In this paper, we demonstrate a new diagnostics combination to non-intrusively determine in-flame particle sizes for a laminar and a turbulent pressurized case. The approach consists of combining time-resolved laser-induced incandescence (TiRe LII) and shifted vibrational coherent anti-Stokes Raman scattering (SV-CARS) and enables instantaneous evaluation of the primary particle size in a probe volume of roughly 1 mm in the length and few hundred micrometers in the width. CARS is employed to introduce the best available gas temperature into the evaluation of LII decay curves. An additional ICCD camera serves to monitor soot presence in the measurement volume. A first iteration using non-gated photomultiplier tubes failed due to too high flame luminosity. After implementation of gated devices, the signal quality was significantly improved. For given laser fluence used for LII excitation, the achieved peak temperatures of the LII process are significantly lower for the pressurized turbulent flame which is attributed to increased heat conduction, and values show pronounced fluctuations, which is due to beam quality deterioration in the measurement volume (beam steering). Unlike in other configurations, the tail of the LII signal decay curve cannot be used to deduce the local gas temperature. Here, we have found clear evidence that this part of the signal curve is dominated by hot soot streaks present between the location of the laser excitation and the detection optics.

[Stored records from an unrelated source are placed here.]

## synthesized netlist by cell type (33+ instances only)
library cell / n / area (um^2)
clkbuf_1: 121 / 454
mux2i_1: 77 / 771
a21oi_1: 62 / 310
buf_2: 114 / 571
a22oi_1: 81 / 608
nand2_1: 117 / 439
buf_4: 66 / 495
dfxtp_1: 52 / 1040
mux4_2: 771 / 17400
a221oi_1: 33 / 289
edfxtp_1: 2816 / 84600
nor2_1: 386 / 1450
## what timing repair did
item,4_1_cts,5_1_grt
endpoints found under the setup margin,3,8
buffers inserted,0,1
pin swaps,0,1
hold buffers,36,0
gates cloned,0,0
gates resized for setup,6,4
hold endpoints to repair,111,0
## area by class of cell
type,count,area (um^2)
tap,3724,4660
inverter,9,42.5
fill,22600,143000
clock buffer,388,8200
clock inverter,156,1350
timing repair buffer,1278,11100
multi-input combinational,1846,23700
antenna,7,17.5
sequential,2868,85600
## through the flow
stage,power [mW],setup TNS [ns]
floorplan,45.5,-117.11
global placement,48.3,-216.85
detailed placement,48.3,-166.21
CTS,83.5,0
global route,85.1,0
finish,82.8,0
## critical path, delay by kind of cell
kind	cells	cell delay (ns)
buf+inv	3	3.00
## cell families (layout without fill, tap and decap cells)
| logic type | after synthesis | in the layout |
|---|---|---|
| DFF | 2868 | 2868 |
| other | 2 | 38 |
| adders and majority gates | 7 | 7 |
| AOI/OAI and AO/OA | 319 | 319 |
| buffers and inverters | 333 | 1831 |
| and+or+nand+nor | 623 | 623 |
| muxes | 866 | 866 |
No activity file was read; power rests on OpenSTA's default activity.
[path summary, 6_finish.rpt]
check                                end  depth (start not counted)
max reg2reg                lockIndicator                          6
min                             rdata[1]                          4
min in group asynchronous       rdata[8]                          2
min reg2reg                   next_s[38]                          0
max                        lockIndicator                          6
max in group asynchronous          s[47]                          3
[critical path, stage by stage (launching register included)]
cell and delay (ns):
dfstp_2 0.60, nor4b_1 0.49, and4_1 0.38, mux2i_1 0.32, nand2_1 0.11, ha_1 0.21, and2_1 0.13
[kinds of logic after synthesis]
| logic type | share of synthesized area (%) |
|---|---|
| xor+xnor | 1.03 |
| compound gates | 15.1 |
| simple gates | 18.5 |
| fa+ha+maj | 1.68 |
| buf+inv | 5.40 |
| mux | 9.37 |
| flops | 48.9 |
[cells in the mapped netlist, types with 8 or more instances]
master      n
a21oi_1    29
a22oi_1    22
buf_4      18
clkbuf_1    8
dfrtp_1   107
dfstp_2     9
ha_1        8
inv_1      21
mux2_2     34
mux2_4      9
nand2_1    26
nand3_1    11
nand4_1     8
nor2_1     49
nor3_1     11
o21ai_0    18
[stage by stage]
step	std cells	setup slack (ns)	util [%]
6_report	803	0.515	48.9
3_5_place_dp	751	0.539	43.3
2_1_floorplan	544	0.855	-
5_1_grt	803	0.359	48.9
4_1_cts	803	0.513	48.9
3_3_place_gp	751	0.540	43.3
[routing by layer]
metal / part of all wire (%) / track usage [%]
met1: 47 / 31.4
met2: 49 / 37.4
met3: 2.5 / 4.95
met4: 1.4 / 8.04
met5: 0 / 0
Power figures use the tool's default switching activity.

Determined particle sizes in the swirled pressurized sooting flame at 3 bar are consistently very small and in the range of 5 nm; the decay of particle temperature is significantly faster than for the laminar atmospheric flame used for reference. In the pressurized flame, only a small variation of primary particle size is identified, which is also relatively insensitive to moderate variations in equivalence ratio or omission of the secondary air injection. For one location indicative of cold inflow conditions where soot presence is a result of transport phenomena, soot particles are somewhat larger (exceeding 10 nm). Unfortunately, the measurements suffer from relatively poor statistics due to soot intermittency, which is the result of a compromise between operation times, and soot load affecting clearness of the combustor windows. Potentials for narrowing down current uncertainties exist, but are out of the scope of the current paper, which serves to demonstrate the principal approach.